As far as targeting whatever's causing these deaths, i'm really taking a stab in the dark here. However, I'm no longer interested in spending thirty dollars on meds to treat twenty dollars worth of fish (and probably failing anyways.) But I know I'll continue to sporadically lose fish unless treated. 

So, I begin treatment today.

Tank: 20 gal community, planted, 14 hour light cycle (trying to grow algae)
Params: 77f, 7.5ph, ammonia et al - 0, 0, 0
Recent deaths: 3 healthy harlequin rasboras, showing no symptoms, within two days.
Treatment:

Day 1:
6:30pm
Lights go off for 24 hours. approx 1.5 ml levamisole dosed. 

fingers crossed.


----------



## ameekplec. (May 1, 2008)

If stored in the dark and without refrigeration, the Levamisole you have should be good until well into 2010.

Good luck with the treatment. Hopefully it nips your problem. I have a shat load of different meds lying around. If you want to take a stab at other meds, pm me, you know where to find me.


----------



## twoheadedfish (May 10, 2008)

ameekplec. said:


> If stored in the dark and without refrigeration, the Levamisole you have should be good until well into 2010.

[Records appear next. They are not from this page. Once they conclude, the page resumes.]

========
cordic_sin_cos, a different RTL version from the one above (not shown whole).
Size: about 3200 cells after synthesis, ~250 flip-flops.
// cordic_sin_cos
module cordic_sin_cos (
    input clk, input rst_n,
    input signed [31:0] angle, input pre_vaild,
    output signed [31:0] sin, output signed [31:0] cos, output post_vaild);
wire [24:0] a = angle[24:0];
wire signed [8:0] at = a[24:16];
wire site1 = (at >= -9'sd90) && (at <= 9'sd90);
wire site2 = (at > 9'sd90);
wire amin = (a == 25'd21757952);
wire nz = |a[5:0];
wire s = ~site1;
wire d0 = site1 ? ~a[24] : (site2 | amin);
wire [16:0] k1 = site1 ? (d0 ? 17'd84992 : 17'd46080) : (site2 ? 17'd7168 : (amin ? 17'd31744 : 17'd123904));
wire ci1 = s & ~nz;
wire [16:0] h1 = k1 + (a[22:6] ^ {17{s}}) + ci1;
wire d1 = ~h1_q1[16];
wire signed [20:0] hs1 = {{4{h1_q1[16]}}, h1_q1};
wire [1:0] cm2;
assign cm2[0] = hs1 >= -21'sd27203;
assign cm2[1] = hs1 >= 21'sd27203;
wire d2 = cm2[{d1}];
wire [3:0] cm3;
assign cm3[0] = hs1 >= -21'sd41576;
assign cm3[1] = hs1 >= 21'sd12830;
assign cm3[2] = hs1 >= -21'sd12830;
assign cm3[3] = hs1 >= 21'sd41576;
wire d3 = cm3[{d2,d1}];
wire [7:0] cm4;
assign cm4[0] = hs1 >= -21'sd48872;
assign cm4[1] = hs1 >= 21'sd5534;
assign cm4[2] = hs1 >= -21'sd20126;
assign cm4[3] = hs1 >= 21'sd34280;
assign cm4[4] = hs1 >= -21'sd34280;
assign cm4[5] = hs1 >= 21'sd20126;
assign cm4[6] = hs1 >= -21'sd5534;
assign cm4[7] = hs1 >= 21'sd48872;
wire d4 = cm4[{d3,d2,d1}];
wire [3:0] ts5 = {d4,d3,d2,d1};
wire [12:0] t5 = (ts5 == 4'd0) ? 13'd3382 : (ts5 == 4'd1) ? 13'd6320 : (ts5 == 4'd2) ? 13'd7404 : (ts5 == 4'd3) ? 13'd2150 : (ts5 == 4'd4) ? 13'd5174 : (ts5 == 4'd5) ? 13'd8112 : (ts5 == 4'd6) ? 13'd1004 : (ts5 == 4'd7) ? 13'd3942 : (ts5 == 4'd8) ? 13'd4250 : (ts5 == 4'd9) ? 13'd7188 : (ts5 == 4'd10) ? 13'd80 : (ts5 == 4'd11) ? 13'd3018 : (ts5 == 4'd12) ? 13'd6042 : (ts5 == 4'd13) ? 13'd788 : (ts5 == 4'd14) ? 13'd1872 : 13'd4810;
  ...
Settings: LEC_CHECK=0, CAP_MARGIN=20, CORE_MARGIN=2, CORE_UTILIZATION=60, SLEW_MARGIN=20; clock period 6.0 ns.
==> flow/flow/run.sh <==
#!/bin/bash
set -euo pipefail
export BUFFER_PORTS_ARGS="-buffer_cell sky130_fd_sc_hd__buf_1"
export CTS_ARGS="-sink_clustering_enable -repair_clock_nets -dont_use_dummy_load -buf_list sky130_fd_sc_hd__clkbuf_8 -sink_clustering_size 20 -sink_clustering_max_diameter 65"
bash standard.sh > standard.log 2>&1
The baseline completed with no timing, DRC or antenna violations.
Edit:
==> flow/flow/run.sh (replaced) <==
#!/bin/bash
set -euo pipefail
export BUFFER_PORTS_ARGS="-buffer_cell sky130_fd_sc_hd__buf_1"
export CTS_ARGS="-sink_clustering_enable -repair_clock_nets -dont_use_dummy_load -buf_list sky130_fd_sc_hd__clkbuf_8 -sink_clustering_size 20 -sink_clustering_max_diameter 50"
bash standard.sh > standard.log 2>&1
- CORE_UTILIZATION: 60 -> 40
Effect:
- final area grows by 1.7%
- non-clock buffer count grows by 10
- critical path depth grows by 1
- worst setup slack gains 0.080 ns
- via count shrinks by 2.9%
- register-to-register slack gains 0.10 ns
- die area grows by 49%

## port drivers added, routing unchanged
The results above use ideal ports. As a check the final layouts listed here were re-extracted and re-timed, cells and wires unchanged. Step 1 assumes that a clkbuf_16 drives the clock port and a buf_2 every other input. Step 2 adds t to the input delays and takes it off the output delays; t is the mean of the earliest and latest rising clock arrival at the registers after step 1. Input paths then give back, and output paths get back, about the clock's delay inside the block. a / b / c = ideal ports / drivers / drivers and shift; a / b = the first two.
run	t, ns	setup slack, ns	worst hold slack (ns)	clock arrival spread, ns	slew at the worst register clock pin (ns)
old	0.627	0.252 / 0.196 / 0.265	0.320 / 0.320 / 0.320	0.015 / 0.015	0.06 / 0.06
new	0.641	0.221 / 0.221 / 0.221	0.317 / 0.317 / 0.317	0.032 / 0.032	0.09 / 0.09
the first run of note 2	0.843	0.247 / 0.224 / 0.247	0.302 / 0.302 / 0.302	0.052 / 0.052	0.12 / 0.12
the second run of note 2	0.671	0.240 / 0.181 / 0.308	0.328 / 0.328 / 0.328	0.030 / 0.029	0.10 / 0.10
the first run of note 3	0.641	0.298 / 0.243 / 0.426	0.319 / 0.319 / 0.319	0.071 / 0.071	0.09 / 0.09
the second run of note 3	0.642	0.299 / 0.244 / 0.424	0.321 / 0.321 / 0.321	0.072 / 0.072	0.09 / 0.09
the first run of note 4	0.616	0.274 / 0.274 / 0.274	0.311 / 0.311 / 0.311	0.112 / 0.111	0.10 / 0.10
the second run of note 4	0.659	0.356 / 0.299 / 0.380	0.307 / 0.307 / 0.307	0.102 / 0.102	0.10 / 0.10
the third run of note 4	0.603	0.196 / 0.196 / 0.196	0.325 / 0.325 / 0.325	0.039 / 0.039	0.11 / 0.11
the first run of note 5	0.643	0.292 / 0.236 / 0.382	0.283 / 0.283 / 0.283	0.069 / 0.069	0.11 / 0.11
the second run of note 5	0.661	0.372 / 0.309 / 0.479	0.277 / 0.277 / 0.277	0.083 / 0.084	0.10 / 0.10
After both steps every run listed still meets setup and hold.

For those wondering, that's approx. 2 years.

Thanks for the offer. I'll keep you in the loop.


----------



## Riceburner (Mar 14, 2008)

Good luck. I've had an albino Tiger Barb disappear on me recently. I don't suspect anything as all else seems normal.


----------



## twoheadedfish (May 10, 2008)

Day 2

24 Lights out ends. Lights pop on and......there's a dead body. gudamnit. another harly down, two to go. 

another dosage due in a week. They're going to get a deep gravel vac tonight, as per the instructions for using the levy (as i now affectionately refer to levamisole).


----------



## breeze905 (Feb 1, 2009)

i hope all goes well.


----------



## twoheadedfish (May 10, 2008)

Well, whatever I did, it was too late. Not an hour after my last post I lost another rasbora. the next day, another. the whole school was wiped out in a week. there's, like, a fraking HOLE in my tank where they used to be. i'm seriously miffed. 

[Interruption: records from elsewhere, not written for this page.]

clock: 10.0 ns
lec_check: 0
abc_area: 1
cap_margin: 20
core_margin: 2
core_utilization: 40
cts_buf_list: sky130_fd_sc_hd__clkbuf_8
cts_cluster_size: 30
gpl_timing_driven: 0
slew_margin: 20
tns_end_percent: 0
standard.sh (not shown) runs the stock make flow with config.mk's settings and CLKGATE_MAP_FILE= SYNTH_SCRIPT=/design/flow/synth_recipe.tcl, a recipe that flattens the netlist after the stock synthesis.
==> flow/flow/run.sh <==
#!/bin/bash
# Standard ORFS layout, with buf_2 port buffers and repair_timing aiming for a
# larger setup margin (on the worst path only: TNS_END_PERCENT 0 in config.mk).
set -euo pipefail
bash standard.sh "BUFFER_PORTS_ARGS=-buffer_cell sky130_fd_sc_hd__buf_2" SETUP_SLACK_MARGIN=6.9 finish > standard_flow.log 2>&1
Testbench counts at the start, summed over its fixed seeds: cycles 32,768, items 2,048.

another dose of the levamisole last night just to follow through with treatment.


----------



## Shattered (Feb 13, 2008)

Is there any other livestock in the tank? Could it be heavy metals or another pollutant? That is instead of bacterial or parasitical. 

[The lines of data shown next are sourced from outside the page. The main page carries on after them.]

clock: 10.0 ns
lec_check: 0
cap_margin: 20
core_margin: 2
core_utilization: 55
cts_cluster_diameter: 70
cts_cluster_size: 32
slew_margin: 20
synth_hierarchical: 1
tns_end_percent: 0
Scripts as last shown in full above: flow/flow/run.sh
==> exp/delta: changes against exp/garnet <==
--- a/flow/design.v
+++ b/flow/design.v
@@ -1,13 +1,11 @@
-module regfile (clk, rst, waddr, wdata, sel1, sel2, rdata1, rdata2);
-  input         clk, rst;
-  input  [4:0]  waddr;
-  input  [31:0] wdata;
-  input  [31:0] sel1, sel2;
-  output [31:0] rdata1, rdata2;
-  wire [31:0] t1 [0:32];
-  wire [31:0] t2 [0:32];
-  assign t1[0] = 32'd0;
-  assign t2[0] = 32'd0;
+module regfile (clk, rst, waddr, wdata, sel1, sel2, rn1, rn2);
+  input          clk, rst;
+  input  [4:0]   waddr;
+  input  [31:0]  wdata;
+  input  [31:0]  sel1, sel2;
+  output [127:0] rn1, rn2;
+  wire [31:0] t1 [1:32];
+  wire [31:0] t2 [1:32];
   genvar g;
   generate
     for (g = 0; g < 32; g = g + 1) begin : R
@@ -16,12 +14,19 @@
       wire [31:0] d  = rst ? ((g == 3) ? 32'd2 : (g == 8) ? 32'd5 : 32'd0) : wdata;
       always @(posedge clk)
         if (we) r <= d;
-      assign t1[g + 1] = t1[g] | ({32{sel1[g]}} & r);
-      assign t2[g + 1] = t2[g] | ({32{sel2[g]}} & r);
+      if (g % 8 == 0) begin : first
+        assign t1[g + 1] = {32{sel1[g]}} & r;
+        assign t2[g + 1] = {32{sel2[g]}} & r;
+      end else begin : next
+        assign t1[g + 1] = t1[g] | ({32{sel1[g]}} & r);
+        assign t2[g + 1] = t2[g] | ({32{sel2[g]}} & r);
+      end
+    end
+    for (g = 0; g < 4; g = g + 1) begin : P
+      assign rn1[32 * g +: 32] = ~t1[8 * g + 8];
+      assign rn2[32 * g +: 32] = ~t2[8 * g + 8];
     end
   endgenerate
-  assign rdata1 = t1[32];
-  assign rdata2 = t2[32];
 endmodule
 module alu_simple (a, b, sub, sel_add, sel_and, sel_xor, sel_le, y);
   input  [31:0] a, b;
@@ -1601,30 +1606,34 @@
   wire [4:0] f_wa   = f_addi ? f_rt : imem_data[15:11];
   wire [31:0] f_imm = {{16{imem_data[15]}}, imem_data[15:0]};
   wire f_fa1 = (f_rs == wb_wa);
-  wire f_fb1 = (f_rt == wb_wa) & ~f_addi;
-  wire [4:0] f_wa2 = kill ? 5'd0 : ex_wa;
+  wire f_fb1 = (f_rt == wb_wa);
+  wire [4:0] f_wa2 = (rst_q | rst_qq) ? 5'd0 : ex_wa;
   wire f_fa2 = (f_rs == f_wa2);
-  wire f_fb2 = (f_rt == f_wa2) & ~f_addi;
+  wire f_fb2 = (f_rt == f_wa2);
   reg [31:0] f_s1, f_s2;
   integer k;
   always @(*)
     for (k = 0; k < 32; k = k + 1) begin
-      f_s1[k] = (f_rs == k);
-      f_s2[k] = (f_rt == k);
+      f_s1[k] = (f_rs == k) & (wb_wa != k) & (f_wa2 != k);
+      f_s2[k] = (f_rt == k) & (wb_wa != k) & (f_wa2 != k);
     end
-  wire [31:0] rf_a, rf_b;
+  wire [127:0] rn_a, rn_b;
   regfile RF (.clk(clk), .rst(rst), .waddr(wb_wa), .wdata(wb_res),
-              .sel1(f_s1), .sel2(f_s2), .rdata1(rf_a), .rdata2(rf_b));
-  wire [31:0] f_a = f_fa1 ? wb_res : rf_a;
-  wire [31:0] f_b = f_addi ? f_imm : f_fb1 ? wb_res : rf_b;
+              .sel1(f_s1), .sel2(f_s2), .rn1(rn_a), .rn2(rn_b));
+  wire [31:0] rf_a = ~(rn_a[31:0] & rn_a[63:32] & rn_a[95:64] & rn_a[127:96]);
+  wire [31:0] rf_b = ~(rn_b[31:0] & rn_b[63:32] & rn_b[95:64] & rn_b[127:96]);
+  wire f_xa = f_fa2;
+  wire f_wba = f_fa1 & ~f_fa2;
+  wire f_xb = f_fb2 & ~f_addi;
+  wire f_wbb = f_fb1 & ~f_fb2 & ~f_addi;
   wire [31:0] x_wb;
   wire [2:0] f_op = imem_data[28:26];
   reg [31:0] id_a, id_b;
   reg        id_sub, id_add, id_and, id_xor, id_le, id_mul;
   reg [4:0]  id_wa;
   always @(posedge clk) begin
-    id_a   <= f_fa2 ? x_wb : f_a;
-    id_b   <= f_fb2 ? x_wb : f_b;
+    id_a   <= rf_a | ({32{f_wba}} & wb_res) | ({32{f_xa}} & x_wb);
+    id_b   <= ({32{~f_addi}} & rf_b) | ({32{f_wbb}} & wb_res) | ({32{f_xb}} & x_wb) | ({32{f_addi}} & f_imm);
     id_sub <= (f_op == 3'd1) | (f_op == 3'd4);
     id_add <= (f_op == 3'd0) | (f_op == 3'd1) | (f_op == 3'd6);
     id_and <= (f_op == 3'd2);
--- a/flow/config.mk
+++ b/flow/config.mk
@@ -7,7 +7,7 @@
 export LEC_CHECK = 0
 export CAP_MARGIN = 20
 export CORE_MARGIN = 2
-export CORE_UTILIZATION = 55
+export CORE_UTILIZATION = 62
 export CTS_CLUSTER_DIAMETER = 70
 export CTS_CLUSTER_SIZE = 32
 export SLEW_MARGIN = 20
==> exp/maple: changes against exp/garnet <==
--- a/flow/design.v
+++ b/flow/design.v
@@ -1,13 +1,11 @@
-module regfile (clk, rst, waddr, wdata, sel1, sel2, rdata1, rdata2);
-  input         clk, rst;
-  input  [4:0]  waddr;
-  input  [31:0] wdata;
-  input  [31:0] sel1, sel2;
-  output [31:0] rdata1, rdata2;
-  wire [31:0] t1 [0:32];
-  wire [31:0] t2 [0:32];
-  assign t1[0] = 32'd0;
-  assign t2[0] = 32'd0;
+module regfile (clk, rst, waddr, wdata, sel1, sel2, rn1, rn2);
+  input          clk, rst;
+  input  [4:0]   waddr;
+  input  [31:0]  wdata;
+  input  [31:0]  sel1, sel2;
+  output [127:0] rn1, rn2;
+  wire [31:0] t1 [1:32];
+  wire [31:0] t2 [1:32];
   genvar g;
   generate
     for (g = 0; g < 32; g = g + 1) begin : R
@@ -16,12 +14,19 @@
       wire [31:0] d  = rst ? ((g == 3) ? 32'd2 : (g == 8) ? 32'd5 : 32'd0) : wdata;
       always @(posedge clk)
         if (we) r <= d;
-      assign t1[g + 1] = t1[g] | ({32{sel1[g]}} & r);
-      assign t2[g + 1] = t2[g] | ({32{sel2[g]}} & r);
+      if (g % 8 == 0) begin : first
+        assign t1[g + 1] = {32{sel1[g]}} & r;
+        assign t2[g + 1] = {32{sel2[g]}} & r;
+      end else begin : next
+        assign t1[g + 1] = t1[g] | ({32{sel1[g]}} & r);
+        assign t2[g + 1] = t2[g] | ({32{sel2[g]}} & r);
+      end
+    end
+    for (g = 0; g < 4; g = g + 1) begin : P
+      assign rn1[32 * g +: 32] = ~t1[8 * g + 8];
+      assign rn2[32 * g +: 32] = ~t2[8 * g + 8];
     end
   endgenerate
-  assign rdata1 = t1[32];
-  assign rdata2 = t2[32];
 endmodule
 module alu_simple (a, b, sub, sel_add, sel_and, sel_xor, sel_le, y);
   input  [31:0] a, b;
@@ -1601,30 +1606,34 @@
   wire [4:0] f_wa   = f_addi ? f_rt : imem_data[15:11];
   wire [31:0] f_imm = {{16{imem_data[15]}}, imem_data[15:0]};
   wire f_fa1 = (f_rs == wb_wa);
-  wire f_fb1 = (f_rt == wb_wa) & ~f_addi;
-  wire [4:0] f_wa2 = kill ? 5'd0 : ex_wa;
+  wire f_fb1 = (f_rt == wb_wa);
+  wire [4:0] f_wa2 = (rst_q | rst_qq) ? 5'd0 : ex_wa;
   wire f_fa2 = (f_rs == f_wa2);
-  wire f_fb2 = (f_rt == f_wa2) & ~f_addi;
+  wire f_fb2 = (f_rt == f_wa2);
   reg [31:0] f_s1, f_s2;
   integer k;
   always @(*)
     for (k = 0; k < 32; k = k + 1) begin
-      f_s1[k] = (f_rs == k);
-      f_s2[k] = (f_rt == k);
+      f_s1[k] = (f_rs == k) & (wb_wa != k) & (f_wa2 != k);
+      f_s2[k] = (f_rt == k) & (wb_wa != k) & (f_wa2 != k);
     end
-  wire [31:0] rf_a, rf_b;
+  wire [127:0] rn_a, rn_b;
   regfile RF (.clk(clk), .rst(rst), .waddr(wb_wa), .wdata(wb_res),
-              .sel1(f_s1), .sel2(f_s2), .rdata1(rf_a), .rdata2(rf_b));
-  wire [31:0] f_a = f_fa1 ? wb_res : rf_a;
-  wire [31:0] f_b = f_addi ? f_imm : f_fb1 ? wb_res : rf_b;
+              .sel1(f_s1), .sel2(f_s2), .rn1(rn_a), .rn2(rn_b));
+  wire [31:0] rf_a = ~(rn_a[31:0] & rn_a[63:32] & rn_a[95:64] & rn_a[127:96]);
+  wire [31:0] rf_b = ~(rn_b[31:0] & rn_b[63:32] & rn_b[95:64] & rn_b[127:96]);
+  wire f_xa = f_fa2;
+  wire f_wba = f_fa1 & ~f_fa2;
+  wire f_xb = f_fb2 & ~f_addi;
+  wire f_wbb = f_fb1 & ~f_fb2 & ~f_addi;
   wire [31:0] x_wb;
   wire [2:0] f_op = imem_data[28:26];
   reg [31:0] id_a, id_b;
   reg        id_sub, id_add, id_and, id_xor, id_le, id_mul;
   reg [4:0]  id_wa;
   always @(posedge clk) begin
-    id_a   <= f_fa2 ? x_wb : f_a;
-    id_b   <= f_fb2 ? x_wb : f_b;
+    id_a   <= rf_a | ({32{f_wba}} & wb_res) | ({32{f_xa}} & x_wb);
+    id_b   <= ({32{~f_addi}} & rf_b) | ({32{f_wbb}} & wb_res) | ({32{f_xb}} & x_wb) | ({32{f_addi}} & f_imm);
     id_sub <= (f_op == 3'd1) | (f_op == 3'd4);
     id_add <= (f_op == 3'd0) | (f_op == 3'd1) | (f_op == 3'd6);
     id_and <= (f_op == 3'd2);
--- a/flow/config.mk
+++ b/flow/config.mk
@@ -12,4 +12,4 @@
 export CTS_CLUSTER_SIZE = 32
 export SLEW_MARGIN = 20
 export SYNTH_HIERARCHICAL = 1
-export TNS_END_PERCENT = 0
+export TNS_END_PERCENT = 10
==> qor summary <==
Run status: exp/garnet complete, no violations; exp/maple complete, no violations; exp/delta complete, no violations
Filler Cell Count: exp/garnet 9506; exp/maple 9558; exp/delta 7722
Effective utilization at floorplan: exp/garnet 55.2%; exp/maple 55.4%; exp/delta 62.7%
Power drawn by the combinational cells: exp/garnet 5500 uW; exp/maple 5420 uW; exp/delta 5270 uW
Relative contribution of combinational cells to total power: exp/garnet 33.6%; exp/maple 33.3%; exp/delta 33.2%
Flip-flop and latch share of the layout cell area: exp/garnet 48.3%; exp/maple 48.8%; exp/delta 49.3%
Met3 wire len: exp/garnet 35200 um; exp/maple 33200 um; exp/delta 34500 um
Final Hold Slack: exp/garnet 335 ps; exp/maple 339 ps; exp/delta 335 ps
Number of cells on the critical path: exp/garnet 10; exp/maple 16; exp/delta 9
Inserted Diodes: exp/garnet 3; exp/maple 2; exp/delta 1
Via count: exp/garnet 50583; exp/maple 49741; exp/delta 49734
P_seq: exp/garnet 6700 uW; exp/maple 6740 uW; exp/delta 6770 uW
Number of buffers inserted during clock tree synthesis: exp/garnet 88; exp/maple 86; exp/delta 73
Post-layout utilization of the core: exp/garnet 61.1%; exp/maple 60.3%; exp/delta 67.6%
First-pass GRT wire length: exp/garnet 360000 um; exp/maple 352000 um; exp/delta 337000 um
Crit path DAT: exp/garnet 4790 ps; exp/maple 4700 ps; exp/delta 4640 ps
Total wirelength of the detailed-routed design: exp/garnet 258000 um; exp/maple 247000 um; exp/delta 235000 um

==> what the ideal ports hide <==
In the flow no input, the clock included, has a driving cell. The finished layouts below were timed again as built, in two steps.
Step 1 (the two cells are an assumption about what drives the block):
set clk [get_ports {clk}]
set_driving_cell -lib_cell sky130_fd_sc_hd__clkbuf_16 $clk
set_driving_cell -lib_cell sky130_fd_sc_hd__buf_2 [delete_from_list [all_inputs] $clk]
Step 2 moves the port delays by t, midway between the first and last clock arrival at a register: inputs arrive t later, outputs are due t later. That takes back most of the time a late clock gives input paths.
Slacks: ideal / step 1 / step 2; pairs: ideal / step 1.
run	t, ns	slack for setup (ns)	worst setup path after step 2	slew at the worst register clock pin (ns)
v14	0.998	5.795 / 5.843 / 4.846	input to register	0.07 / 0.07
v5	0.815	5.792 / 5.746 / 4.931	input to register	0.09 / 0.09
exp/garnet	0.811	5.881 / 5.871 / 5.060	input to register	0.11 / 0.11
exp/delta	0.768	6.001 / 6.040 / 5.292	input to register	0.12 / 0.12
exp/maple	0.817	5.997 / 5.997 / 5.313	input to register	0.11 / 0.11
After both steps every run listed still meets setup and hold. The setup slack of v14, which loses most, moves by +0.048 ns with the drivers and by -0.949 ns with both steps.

It's odd that it would target only one species of fish.


----------



## twoheadedfish (May 10, 2008)

there are other fish, yes. it's a community tank with a school of cardinal tetras, some swordtails and cories mostly. no others have shown any problems.

There's definitely no metal/plastic in my tank, and i'd be damned if i could think of any sort of pollutant that's made it's way into my tank...

could an overdose of Prime lead to anything like this? i'd doubt it, but i'm not sure. 

The one species of fish thing is what gets me too. Did i pick up some sort of species specific ailment? gah.


----------



## Shattered (Feb 13, 2008)

Prime might be the cause, but if I remember right it's safe even up to 5x overdose.

My sugestion would be to keep a log of everything you do to the tank for the next little while. Be as specific as you can, maybe a spreadsheet to mark feeding/cleaning etc..

So to sum up, the first time it happened it was species specific, and the second time as well. From what you commented it sounds like something was added to the tank to throw the parameters out of whack making the water lethal to one species.

I know sounds like a long shot... but I would like to find the source of the problem before it resurfaces.

edit: Great infor on Levamisole: Loaches.com - Levamisole


----------



## twoheadedfish (May 10, 2008)

yeah, I hear you. That's a good idea. Thanks for the help, all.


----------



## bouyobouy (Apr 9, 2009)

may sound dumb but did you know how old your fish were?


----------



## twoheadedfish (May 10, 2008)

yeah. i briefly considered that they may have died of old age - but they were less than a year old.


----------